Anthem By Ayn Rand Chapter 8

Chapter Eight

It has been a day of wonder, this, our first day in the forest.

We awoke when a ray of sunlight fell across our face. We wanted to leap to our feet, as we have had to leap to our feet every morning of our life, but we remembered suddenly that no bell had rung and that there was no bell to ring anywhere. We lay on our back, we threw our arms out, and we looked up at the sky. The leaves had edges of silver that trembled and rippled like a river of green and fire flowing high above us.

We did not wish to move. We thought suddenly that we could lie thus as long as we wished, and we laughed aloud at the thought. We could also rise, or run, or leap, or fall down again. We were thinking that these were things without sense, but before we knew it, our body had risen in one leap. Our arms stretched out of their own will, and our body whirled and whirled, till it raised a wind to rustle through the leaves of the bushes. Then our hands seized a branch and swung us high into a tree, with no aim save the wonder of learning the strength of our body. The branch snapped under us and we fell upon the moss that was soft as a cushion. Then our body, losing all sense, rolled over and over on the moss, dry leaves in our tunic, in our hair, in our face. And we heard suddenly that we were laughing, laughing aloud, laughing as if there were no power left in us save laughter.
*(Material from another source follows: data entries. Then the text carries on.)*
Context: an optimization exercise on an open-source flow, tuned for small area. The choices shown serve that exercise and are no tape-out recipe. Function was checked by simulation only, so behaviour that the tests miss may differ from the original. Power figures rest on the tool's default switching activity, not on a simulated workload.

`design.v`:
```
module rgbq16 (
    input  wire        clk,
    input  wire        rst,
    input  wire        cmd_valid,
    input  wire [31:0] cmd_data,
    output wire        cmd_ready,
    input  wire [2:0]  rd_addr,
    output reg  [31:0] rd_data,
    input  wire        bin_valid,
    input  wire [7:0]  bin_data,
    input  wire [1:0]  bin_term,
    output wire        bin_ready,
    output reg         bout_valid,
    output reg  [7:0]  bout_data,
    output reg  [1:0]  bout_term,
    input  wire        bout_ready,
    input  wire        bout_fail
);
    localparam WCAP = 32;
    localparam [3:0] C_OK    = 4'd0;
    localparam [3:0] C_ALLOC = 4'd1;
    localparam [3:0] C_WIDTH = 4'd2;
    localparam [3:0] C_LEN   = 4'd3;
    localparam [3:0] C_IO    = 4'd4;
    localparam [3:0] C_ILL   = 4'd5;
    localparam [3:0] C_RANGE = 4'd6;
    localparam [7:0] OP_NOP      = 8'h00;
    localparam [7:0] OP_SETALLOC = 8'h01;
    localparam [7:0] OP_SETW     = 8'h02;
    localparam [7:0] OP_SETH     = 8'h03;
    localparam [7:0] OP_CLRERR   = 8'h04;
    localparam [7:0] OP_PACK     = 8'h10;
    localparam [7:0] OP_PACKP    = 8'h11;
    localparam [7:0] OP_PUSHW    = 8'h12;
    localparam [7:0] OP_WCLR     = 8'h13;
    localparam [7:0] OP_UNPACK   = 8'h20;
    localparam [7:0] OP_UNPKN    = 8'h21;
    localparam [7:0] OP_RDWN     = 8'h22;
    localparam [7:0] OP_REWIND   = 8'h23;
    localparam [7:0] OP_FRAME    = 8'h30;
    localparam [7:0] OP_DEFRAME  = 8'h31;
    localparam [1:0] S_IDLE   = 2'd0;
    localparam [1:0] S_FRAME  = 2'd1;
    localparam [1:0] S_FEND   = 2'd2;
    localparam [1:0] S_DEF    = 2'd3;
    reg  [4:0]  alloc_r, alloc_g, alloc_b;
    reg  [15:0] width, height;
    reg  [5:0]  wlen, cur;
    reg  [31:0] res;
    reg  [3:0]  err;
    reg  [5:0]  stk;
    reg  [15:0] wmem  [0:WCAP-1];
    reg  [1:0]  state;
    reg  [6:0]  fidx;           
    reg         fabort;         
    reg  [15:0] stage [0:WCAP-1];
    reg  [7:0]  dcnt;           
    reg  [15:0] dw, dh;         
    assign cmd_ready = (state == S_IDLE);
    assign bin_ready = (state == S_DEF);
    function [15:0] pack;
        input [7:0] r, g, b;
        input [4:0] nr, ng, nb;
        reg   [15:0] fr, fg, fb;
        begin
            fr = {8'd0, r} >> (5'd8 - nr);
            fg = {8'd0, g} >> (5'd8 - ng);
            fb = {8'd0, b} >> (5'd8 - nb);
            pack = (fr << (ng + nb)) | (fg << nb) | fb;
        end
    endfunction
    function [7:0] expand;
        input [7:0] f;
        input [4:0] n;
        reg   [15:0] hi, lo;
        begin
            hi = {8'd0, f} << (5'd8 - n);
            lo = {8'd0, f} >> ({n, 1'b0} - 6'd8);
            expand = hi[7:0] | lo[7:0];
        end
    endfunction
    function [23:0] unpack;
        input [15:0] w;
        input [4:0]  nr, ng, nb;
        reg   [15:0] fr, fg, fb;
        begin
            fr = (w >> (ng + nb)) & ~(16'hFFFF << nr);
            fg = (w >> nb)        & ~(16'hFFFF << ng);
            fb =  w               & ~(16'hFFFF << nb);
            unpack = {expand(fr[7:0], nr), expand(fg[7:0], ng), expand(fb[7:0], nb)};
        end
    endfunction
    wire [7:0]  op  = cmd_data[31:24];
    wire [23:0] arg = cmd_data[23:0];
    reg legal;
    always @(*) begin
        case (op)
            OP_NOP, OP_CLRERR, OP_WCLR, OP_UNPKN, OP_RDWN, OP_REWIND,
            OP_FRAME, OP_DEFRAME:
                legal = (arg == 24'd0);
            OP_SETALLOC:
                legal = ((arg & 24'hE0E0E0) == 24'd0);
            OP_SETW, OP_SETH, OP_PUSHW, OP_UNPACK:
                legal = (arg[23:16] == 8'd0);
            OP_PACK, OP_PACKP:
                legal = 1'b1;
            default:
                legal = 1'b0;
        endcase
    end
    wire [4:0] a_br = arg[20:16];
    wire [4:0] a_bg = arg[12:8];
    wire [4:0] a_bb = arg[4:0];
    wire alloc_ok = ({2'b00, alloc_r} + {2'b00, alloc_g} + {2'b00, alloc_b}) == 7'd16;
    wire width_ok = (alloc_r >= 5'd4) && (alloc_g >= 5'd4) && (alloc_b >= 5'd4);
    wire full     = (wlen == WCAP);
    wire at_end   = (cur >= wlen);
    wire [15:0] pack_w   = pack(arg[23:16], arg[15:8], arg[7:0], alloc_r, alloc_g, alloc_b);
    wire [23:0] unpack_a = unpack(arg[15:0], alloc_r, alloc_g, alloc_b);
    wire [15:0] cur_word = wmem[cur[4:0]];
    wire [23:0] unpack_c = unpack(cur_word, alloc_r, alloc_g, alloc_b);
    wire [31:0] frame_n  = width * height;
    wire [31:0] def_n    = dw * dh;
    wire [6:0]  flen     = 7'd4 + {wlen, 1'b0};
    wire [6:0]  fpay     = fidx - 7'd4;
    wire [15:0] fword    = wmem[fpay[5:1]];
    always @(*) begin
        bout_valid = (state == S_FRAME) || (state == S_FEND);
        bout_term  = 2'd0;
        bout_data  = 8'd0;
        if (state == S_FEND) begin
            bout_term = fabort ? 2'd2 : 2'd1;
        end else if (state == S_FRAME) begin
            case (fidx)
                7'd0:    bout_data = width[7:0];
                7'd1:    bout_data = width[15:8];
                7'd2:    bout_data = height[7:0];
                7'd3:    bout_data = height[15:8];
                default: bout_data = fpay[0] ? fword[15:8] : fword[7:0];
            endcase
        end
    end
    always @(*) begin
        case (rd_addr)
            3'd0: rd_data = 32'd0;
            3'd1: rd_data = {18'd0, stk, 4'd0, err};
            3'd2: rd_data = res;
            3'd3: rd_data = {11'd0, alloc_r, 3'd0, alloc_g, 3'd0, alloc_b};
            3'd4: rd_data = {16'd0, width};
            3'd5: rd_data = {16'd0, height};
            3'd6: rd_data = {26'd0, wlen};
            default: rd_data = {26'd0, cur};
        endcase
    end
    wire [6:0] dpay = dcnt[6:0] - 7'd4;
    integer i;
    task finish;
        input [3:0]  code;
        input [31:0] value;
        begin
            err <= code;
            if (code != C_OK) begin
                stk <= stk | (6'd1 << (code - 4'd1));
                res <= 32'd0;
            end else begin
                res <= value;
            end
        end
    endtask
    always @(posedge clk) begin
        if (rst) begin
            alloc_r <= 5'd0;
            alloc_g <= 5'd0;
            alloc_b <= 5'd0;
            width   <= 16'd0;
            height  <= 16'd0;
            wlen    <= 6'd0;
            cur     <= 6'd0;
            res     <= 32'd0;
            err     <= 4'd0;
            stk     <= 6'd0;
            state   <= S_IDLE;
            fidx    <= 7'd0;
            fabort  <= 1'b0;
            dcnt    <= 8'd0;
            dw      <= 16'd0;
            dh      <= 16'd0;
        end else begin
            case (state)
            S_IDLE: if (cmd_valid) begin
                if (!legal) begin
                    finish(C_ILL, 32'd0);
                end else begin
                    case (op)
                    OP_NOP: finish(C_OK, 32'd0);
                    OP_SETALLOC: begin
                        if ({2'b00, a_br} + {2'b00, a_bg} + {2'b00, a_bb} != 7'd16)
                            finish(C_ALLOC, 32'd0);
                        else if (a_br > 5'd8 || a_bg > 5'd8 || a_bb > 5'd8)
                            finish(C_WIDTH, 32'd0);
                        else begin
                            alloc_r <= a_br;
                            alloc_g <= a_bg;
                            alloc_b <= a_bb;
                            finish(C_OK, 32'd0);
                        end
                    end
                    OP_SETW: begin
                        width <= arg[15:0];
                        finish(C_OK, 32'd0);
                    end
                    OP_SETH: begin
                        height <= arg[15:0];
                        finish(C_OK, 32'd0);
                    end
                    OP_CLRERR: begin
                        finish(C_OK, 32'd0);
                        stk <= 6'd0;
                    end
                    OP_PACK: begin
                        if (!alloc_ok) finish(C_ALLOC, 32'd0);
                        else           finish(C_OK, {16'd0, pack_w});
                    end
                    OP_PACKP: begin
                        if (!alloc_ok) finish(C_ALLOC, 32'd0);
                        else if (full) finish(C_RANGE, 32'd0);
                        else begin
                            wmem[wlen[4:0]] <= pack_w;
                            wlen <= wlen + 6'd1;
                            finish(C_OK, {16'd0, pack_w});
                        end
                    end
                    OP_PUSHW: begin
                        if (full) finish(C_RANGE, 32'd0);
                        else begin
                            wmem[wlen[4:0]] <= arg[15:0];
                            wlen <= wlen + 6'd1;
                            finish(C_OK, 32'd0);
                        end
                    end
                    OP_WCLR: begin
                        wlen <= 6'd0;
                        cur  <= 6'd0;
                        finish(C_OK, 32'd0);
                    end
                    OP_UNPACK: begin
                        if (!alloc_ok)      finish(C_ALLOC, 32'd0);
                        else if (!width_ok) finish(C_WIDTH, 32'd0);
                        else                finish(C_OK, {8'd0, unpack_a});
                    end
                    OP_UNPKN: begin
                        if (!alloc_ok)      finish(C_ALLOC, 32'd0);
                        else if (!width_ok) finish(C_WIDTH, 32'd0);
                        else if (at_end)    finish(C_RANGE, 32'd0);
                        else begin
                            cur <= cur + 6'd1;
                            finish(C_OK, {8'd0, unpack_c});
                        end
                    end
                    OP_RDWN: begin
                        if (at_end) finish(C_RANGE, 32'd0);
                        else begin
                            cur <= cur + 6'd1;
                            finish(C_OK, {16'd0, cur_word});
                        end
                    end
                    OP_REWIND: begin
                        cur <= 6'd0;
                        finish(C_OK, 32'd0);
                    end
                    OP_FRAME: begin
                        if (frame_n != {26'd0, wlen})
                            finish(C_LEN, 32'd0);
                        else begin
                            state  <= S_FRAME;
                            fidx   <= 7'd0;
                            fabort <= 1'b0;
                        end
                    end
                    OP_DEFRAME: begin
                        state <= S_DEF;
                        dcnt  <= 8'd0;
                    end
                    default: finish(C_ILL, 32'd0);
                    endcase
                end
            end
            S_FRAME: begin
                if (bout_fail) begin
                    fabort <= 1'b1;
                    state  <= S_FEND;
                end else if (bout_ready) begin
                    fidx <= fidx + 7'd1;
                    if (fidx + 7'd1 == flen)
                        state <= S_FEND;
                end
            end
            S_FEND: begin
                if (bout_ready) begin
                    state <= S_IDLE;
                    if (fabort) finish(C_IO, 32'd0);
                    else        finish(C_OK, 32'd0);
                end
            end
            S_DEF: begin
                if (bin_valid) begin
                    if (bin_term == 2'd0) begin
                        if (dcnt != 8'hFF)
                            dcnt <= dcnt + 8'd1;
                        case (dcnt)
                            8'd0: dw[7:0]  <= bin_data;
                            8'd1: dw[15:8] <= bin_data;
                            8'd2: dh[7:0]  <= bin_data;
                            8'd3: dh[15:8] <= bin_data;
                            default:
                                if (dcnt < 8'd4 + 2 * WCAP) begin
                                    if (dpay[0]) stage[dpay[5:1]][15:8] <= bin_data;
                                    else         stage[dpay[5:1]][7:0]  <= bin_data;
                                end
                        endcase
                    end else begin
                        state <= S_IDLE;
                        if (bin_term != 2'd1)
                            finish(C_IO, 32'd0);
                        else if (dcnt < 8'd4)
                            finish(C_LEN, 32'd0);
                        else if (def_n > WCAP)
                            finish(C_RANGE, 32'd0);
                        else if ({24'd0, dcnt} != 32'd4 + {def_n[30:0], 1'b0})
                            finish(C_LEN, 32'd0);
                        else begin
                            for (i = 0; i < WCAP; i = i + 1)
                                wmem[i] <= stage[i];
                            width  <= dw;
                            height <= dh;
                            wlen   <= def_n[5:0];
                            cur    <= 6'd0;
                            finish(C_OK, 32'd0);
                        end
                    end
                end
            end
            endcase
        end
    end
endmodule
```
Then we took our glass box, and we went into the forest. We went on, cutting through the branches, and it was as if we were swimming through a sea of leaves, with the bushes as waves rising and falling and rising around us, and flinging their green sprays high to the treetops. The trees parted before us, calling us forward. The forest seemed to welcome us. We went on, without thought, without care, with nothing to feel save the song of our body.

We stopped when we felt hunger. We saw birds in the tree branches, and flying from under our footsteps. We picked a stone and we sent it as an arrow at a bird. It fell before us. We made a fire, we cooked the bird, and we ate it, and no meal had ever tasted better to us. And we thought suddenly that there was a great satisfaction to be found in the food which we need and obtain by our own hand. And we wished to be hungry again and soon, that we might know again this strange new pride in eating.

Then we walked on. And we came to a stream which lay as a streak of glass among the trees. It lay so still that we saw no water but only a cut in the earth, in which the trees grew down, upturned, and the sky at the bottom. We knelt by the stream and we bent down to drink. And then we stopped. For, upon the blue of the sky below us, we saw our own face for the first time.

We sat still and we held our breath. For our face and our body were beautiful. Our face was not like the faces of our brothers, for we felt no pity when we looked upon it. Our body was not like the bodies of our brothers, for our limbs were straight and thin and hard and strong. And we thought that we could trust this being who looked upon us from the stream, and that we had nothing to fear from this being.

We walked on till the sun had set. When the shadows gathered among the trees, we stopped in a hollow between the roots, where we shall sleep tonight. And suddenly, for the first time this day, we remembered that we are the Damned. We remembered it, and we laughed.

We are writing this on the paper we had hidden in our tunic together with the written pages we had brought for the World Council of Scholars, but never given to them. We have much to speak of to ourselves, and we hope we shall find the words for it in the days to come. Now, we cannot speak, for we cannot understand.